Background: an optimization exercise with open tools, aiming at small area, a short achievable clock period and few clock cycles per item. Do not read the settings as production practice.
Where RTL was checked, it was by simulation tests only, not by an equivalence proof against the original. The flow treats the clock pin as an ideal source, which a real chip does not have.

Setup of JK:
// arp_cache
module arp_cache (
  input  logic        clk,
  input  logic        rst,
  input  logic        req_valid,
  output logic        req_stall,
  input  logic        req_mode,
  input  logic [31:0] req_ip,
  input  logic [47:0] req_mac,
  output logic        rsp_valid,
  input  logic        rsp_stall,
  output logic        rsp_hit,
  output logic [47:0] rsp_mac
);
Size: roughly 3,000 cells after synthesis, ~1,400 flip-flops, roughly 54,000 um^2 of cells after synthesis.
Settings: LEC_CHECK=0, ABC_CLOCK_PERIOD_IN_PS=1500, CAP_MARGIN=20, CORE_MARGIN=2, CORE_UTILIZATION=70, CTS_CLUSTER_DIAMETER=100, CTS_CLUSTER_SIZE=30, SETUP_SLACK_MARGIN=2.6, SLEW_MARGIN=20; clock period 5.0 ns.
standard.sh (not shown) runs the stock make flow with config.mk's settings and CLKGATE_MAP_FILE= SYNTH_SCRIPT=/design/flow/synth_recipe.tcl, a recipe that flattens the netlist after the stock synthesis.
==> flow/flow/run.sh <==
#!/bin/bash
# layout flow: the standard flow, with buf_2 cells as the port buffers and no dummy clock loads
export BUFFER_PORTS_ARGS="-buffer_cell sky130_fd_sc_hd__buf_2"
export CTS_ARGS="-sink_clustering_enable -repair_clock_nets -sink_clustering_size 30 -sink_clustering_max_diameter 100 -dont_use_dummy_load"
bash standard.sh > standard.log 2>&1
Testbench counts of JK, summed over its fixed seeds: cycles 18,012, items 18,000.
Modified inputs, MS compared to JK
# JK
export LEC_CHECK = 0
export ABC_CLOCK_PERIOD_IN_PS = 1500
export CAP_MARGIN = 20
export CORE_MARGIN = 2
export CORE_UTILIZATION = 70
export CTS_CLUSTER_DIAMETER = 100
export CTS_CLUSTER_SIZE = 30
export SETUP_SLACK_MARGIN = 2.6
export SLEW_MARGIN = 20
create_clock -name core_clock -period 5.0 [get_ports {clk}]
# MS
export LEC_CHECK = 0
export CAP_MARGIN = 20
export CORE_MARGIN = 2
export CORE_UTILIZATION = 70
export CTS_CLUSTER_DIAMETER = 100
export CTS_CLUSTER_SIZE = 30
export SETUP_SLACK_MARGIN = 2.6
export SLEW_MARGIN = 20
create_clock -name core_clock -period 5.0 [get_ports {clk}]
==> flow/flow/run.sh <==
#!/bin/bash
# layout flow: the standard flow, with buf_2 cells as the port buffers
export BUFFER_PORTS_ARGS="-buffer_cell sky130_fd_sc_hd__buf_2"
bash standard.sh > standard.log 2>&1
### Flow results
- Sort JK and MS by sum of met3 wire segment lengths after detailed routing, ascending, and JK comes first.
- Higher growth of design area from synthesis to finish among JK and MS: MS
- Re cell area: MS is 340 um^2 up on JK.

The RTL this note starts from:
==> flow/design.v <==
package arp_pkg;
  localparam int IP_W  = 32;
  localparam int MAC_W = 48;
  typedef struct packed {
    logic             mode;
    logic [IP_W-1:0]  ip_addr;
    logic [MAC_W-1:0] mac_in;
  } in_t;
  typedef struct packed {
    logic             hit;
    logic [MAC_W-1:0] mac_out;
  } out_t;
  localparam logic MODE_LOOKUP = 1'b0;
  localparam logic MODE_ADD    = 1'b1;
endpackage
module arp_cell (
  input  logic                      clk,
  input  logic                      wr_en,
  input  logic [arp_pkg::IP_W-1:0]  wr_ip,
  input  logic [arp_pkg::MAC_W-1:0] wr_mac,
  input  logic [arp_pkg::IP_W-1:0]  key,
  output logic                      match,
  output logic [arp_pkg::MAC_W-1:0] mac
);
  logic [arp_pkg::IP_W-1:0] ip;
  always_ff @(posedge clk) begin
    if (wr_en) begin
      ip  <= wr_ip;
      mac <= wr_mac;
    end
  end
  assign match = (ip == key);
endmodule
module arp_cache_table #(
  parameter int ENTRIES = 16
) (
  input  logic clk,
  input  logic rst,
  input  logic req_valid,
  output logic req_stall,
  input  arp_pkg::in_t  req,
  output logic rsp_valid,
  input  logic rsp_stall,
  output arp_pkg::out_t rsp
);
  localparam int IDX_W = (ENTRIES > 1) ? $clog2(ENTRIES) : 1;
  logic                      lk0;       
  logic                      ad0;       
  logic [arp_pkg::IP_W-1:0]  ip0;
  logic [arp_pkg::MAC_W-1:0] mac0;
  logic [ENTRIES-1:0]        hit_rd0;   
  logic [ENTRIES-1:0]        hit_wr0;   
  logic blocked;
  logic hold;
  logic accept;
  logic acc_add;
  assign hold      = blocked && rsp_stall;
  assign req_stall = hold;
  assign accept    = req_valid && !hold;
  assign acc_add   = accept && req.mode == arp_pkg::MODE_ADD;
  logic [ENTRIES-1:0]                      valid;
  logic [ENTRIES-1:0]                      match;
  logic [ENTRIES-1:0]                      wr_en;
  logic [ENTRIES-1:0][arp_pkg::MAC_W-1:0]  slot_mac;
  for (genvar i = 0; i < ENTRIES; i++) begin : g_slot
    arp_cell u_cell (
      .clk    (clk),
      .wr_en  (wr_en[i]),
      .wr_ip  (ip0),
      .wr_mac (mac0),
      .key    (req.ip_addr),
      .match  (match[i]),
      .mac    (slot_mac[i])
    );
  end
  logic               eq_prev;
  logic [ENTRIES-1:0] hit_in;
  assign eq_prev = (req.ip_addr == ip0);
  always_comb begin
    for (int i = 0; i < ENTRIES; i++) begin
      if (wr_en[i]) hit_in[i] = eq_prev;
      else          hit_in[i] = valid[i] && match[i];
    end
  end
  always_ff @(posedge clk) begin
    if (rst) begin
      lk0 <= 1'b0;
    end else if (!hold) begin
      lk0 <= accept && req.mode == arp_pkg::MODE_LOOKUP;
    end
  end
  always_ff @(posedge clk) begin
    if (rst) begin
      ad0 <= 1'b0;
    end else begin
      ad0 <= acc_add;
    end
  end
  always_ff @(posedge clk) begin
    if (!hold) begin
      hit_rd0 <= hit_in;
    end
  end
  always_ff @(posedge clk) begin
    hit_wr0 <= hit_in & {ENTRIES{acc_add}};
    ip0     <= req.ip_addr;
    mac0    <= req.mac_in;
  end
  logic [IDX_W-1:0]   alloc_idx;
  logic               full;
  logic [ENTRIES-1:0] alloc;
  logic               new_slot;
  always_comb begin
    for (int i = 0; i < ENTRIES; i++) begin
      valid[i] = full || (alloc_idx > IDX_W'(i));
      alloc[i] = (alloc_idx == IDX_W'(i));
    end
    new_slot = ad0 && !(|hit_wr0);
    wr_en    = hit_wr0 | (alloc & {ENTRIES{new_slot}});
  end
  always_ff @(posedge clk) begin
    if (rst) begin
      alloc_idx <= '0;
      full      <= 1'b0;
    end else if (new_slot) begin
      if (!full && alloc_idx == IDX_W'(ENTRIES - 1)) begin
        full      <= 1'b1;
        alloc_idx <= IDX_W'(1 % ENTRIES);
      end else begin
        alloc_idx <= IDX_W'(alloc_idx + 1'b1);
      end
    end
  end
  logic [arp_pkg::MAC_W-1:0] rd_mac;
  logic                      load_rsp;
  logic                      rv_next;
  always_comb begin
    rd_mac = '0;
    for (int i = 0; i < ENTRIES; i++) begin
      rd_mac = rd_mac | (slot_mac[i] & {arp_pkg::MAC_W{hit_rd0[i]}});
    end
  end
  assign load_rsp = !(rsp_valid && rsp_stall);
  assign rv_next  = load_rsp ? lk0 : 1'b1;
  always_ff @(posedge clk) begin
    if (rst) begin
      rsp_valid <= 1'b0;
      blocked   <= 1'b0;
    end else begin
      rsp_valid <= rv_next;
      blocked   <= rv_next && (hold ? 1'b1 : (accept && req.mode == arp_pkg::MODE_LOOKUP));
    end
  end
  always_ff @(posedge clk) begin
    if (load_rsp) begin
      rsp.hit     <= |hit_rd0;
      rsp.mac_out <= rd_mac;
    end
  end
endmodule
module arp_cache (
  input  logic        clk,
  input  logic        rst,
  input  logic        req_valid,
  output logic        req_stall,
  input  logic        req_mode,
  input  logic [31:0] req_ip,
  input  logic [47:0] req_mac,
  output logic        rsp_valid,
  input  logic        rsp_stall,
  output logic        rsp_hit,
  output logic [47:0] rsp_mac
);
  arp_pkg::in_t  req;
  arp_pkg::out_t rsp;
  assign req.mode    = req_mode;
  assign req.ip_addr = req_ip;
  assign req.mac_in  = req_mac;
  assign rsp_hit     = rsp.hit;
  assign rsp_mac     = rsp.mac_out;
  arp_cache_table #(.ENTRIES(16)) u_table (
    .clk(clk), .rst(rst), .req_valid(req_valid), .req_stall(req_stall), .req(req),
    .rsp_valid(rsp_valid), .rsp_stall(rsp_stall), .rsp(rsp)
  );
endmodule
==> flow/config.mk <==
export PLATFORM = sky130hd
export DESIGN_NAME = arp_cache
export DESIGN_NICKNAME = arp_cache
export VERILOG_FILES = /design/flow/design.v
export SDC_FILE = /design/flow/constraint.sdc
export NUM_CORES = 4
export LEC_CHECK = 0
export CAP_MARGIN = 20
export CORE_MARGIN = 2
export CORE_UTILIZATION = 70
export CTS_CLUSTER_DIAMETER = 100
export CTS_CLUSTER_SIZE = 30
export SETUP_SLACK_MARGIN = 2.5
export SLEW_MARGIN = 20
==> flow/constraint.sdc <==
create_clock -name core_clock -period 5.0 [get_ports {clk}]
set_input_delay 1.0000 -clock core_clock [delete_from_list [all_inputs] [get_ports {clk}]]
set_output_delay 1.0000 -clock core_clock [all_outputs]
set_load 0.01 [all_outputs]
==> flow/flow/run.sh <==
#!/bin/bash
# layout flow: the standard flow, with buf_2 cells as the port buffers and no dummy clock loads
export BUFFER_PORTS_ARGS="-buffer_cell sky130_fd_sc_hd__buf_2"
export CTS_ARGS="-sink_clustering_enable -repair_clock_nets -sink_clustering_size 30 -sink_clustering_max_diameter 100 -dont_use_dummy_load"
bash standard.sh > standard.log 2>&1
The first run went through all stages and came out clean.
Then changed:
--- a/flow/flow/run.sh
+++ b/flow/flow/run.sh
@@ -2 +2,2 @@
-# layout flow: the standard flow, with buf_2 cells as the port buffers and no dummy clock loads
+# layout flow: the standard flow with buf_2 port buffers, the input buffers of the
+# high-fanout inputs upsized after global placement, and no dummy clock loads
@@ -3,0 +5 @@
+export POST_GLOBAL_PLACE_TCL="$(pwd)/flow/post_gp.tcl"
==> flow/flow/post_gp.tcl (new file) <==
# after global placement: upsize the port buffers of the inputs with many loads
# (req_ip feeds the compare of every slot; rsp_stall, req_valid and req_mode feed the hold logic)
set block [ord::get_db_block]
foreach bt [$block getBTerms] {
  set name [$bt getName]
  if {[string match "req_ip*" $name] || $name eq "rsp_stall" || $name eq "req_valid" || $name eq "req_mode"} {
    set net [$bt getNet]
    foreach it [$net getITerms] {
      set inst [$it getInst]
      if {[[$inst getMaster] getName] ne "sky130_fd_sc_hd__buf_8"} {
        puts "upsizing port buffer [$inst getName] of $name"
        replace_cell [$inst getName] sky130_fd_sc_hd__buf_8
      }
    }
  }
}
Settings changed: SETUP_SLACK_MARGIN 2.5 to 2.6, TNS_END_PERCENT set to 20.
After rerunning: Design area goes down slightly; non-clock buffer count goes down by 54; global-route usage goes up by 0.90 points; register-to-register slack degrades by 0.09 ns; clock-buffer cell count stays the same; wire length hardly moves; synthesized cell count does not change.
No functional check of the RTL was part of any run of this note.

## afterwards: timing with drivers on the ports
No port has a modelled driver above. Below, the same layouts with a new extraction and two added sets of constraints. Step 1 sets driving cells, clkbuf_16 on the clock port and buf_2 on the other inputs (assumed; they add their load-dependent delay and slew). Step 2 times the ports against the registers' clock, not the clock port: input delays grow and output delays shrink by t, the midpoint of the rising clock arrivals with the driver on. Slacks: ideal / step 1 / step 2; pairs: ideal / step 1.
| run | t, ns | slack for setup (ns) | latest minus earliest clock arrival (ns) |
|---|---|---|---|
| JK | 0.711 | 2.523 / 2.556 / 1.845 | 0.073 / 0.074 |
| MS | 0.734 | 2.473 / 2.473 / 1.807 | 0.034 / 0.033 |
| the first run of note 2 | 0.737 | 2.328 / 2.328 / 1.716 | 0.089 / 0.088 |
| the second run of note 2 | 0.711 | 2.230 / 2.237 / 1.539 | 0.085 / 0.085 |
After both steps every run listed still meets setup and hold. The setup slack of the second run of note 2, which loses most, moves by +0.007 ns with the drivers and by -0.691 ns with both steps.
# # # # #
_ACTIVITY:_
All lines holding the word "note" must be found in the listing and copied.

_RESPONSE FOR THIS EXERCISE:_
The RTL this note starts from:
No functional check of the RTL was part of any run of this note.
| the first run of note 2 | 0.737 | 2.328 / 2.328 / 1.716 | 0.089 / 0.088 |
| the second run of note 2 | 0.711 | 2.230 / 2.237 / 1.539 | 0.085 / 0.085 |
After both steps every run listed still meets setup and hold. The setup slack of the second run of note 2, which loses most, moves by +0.007 ns with the drivers and by -0.691 ns with both steps.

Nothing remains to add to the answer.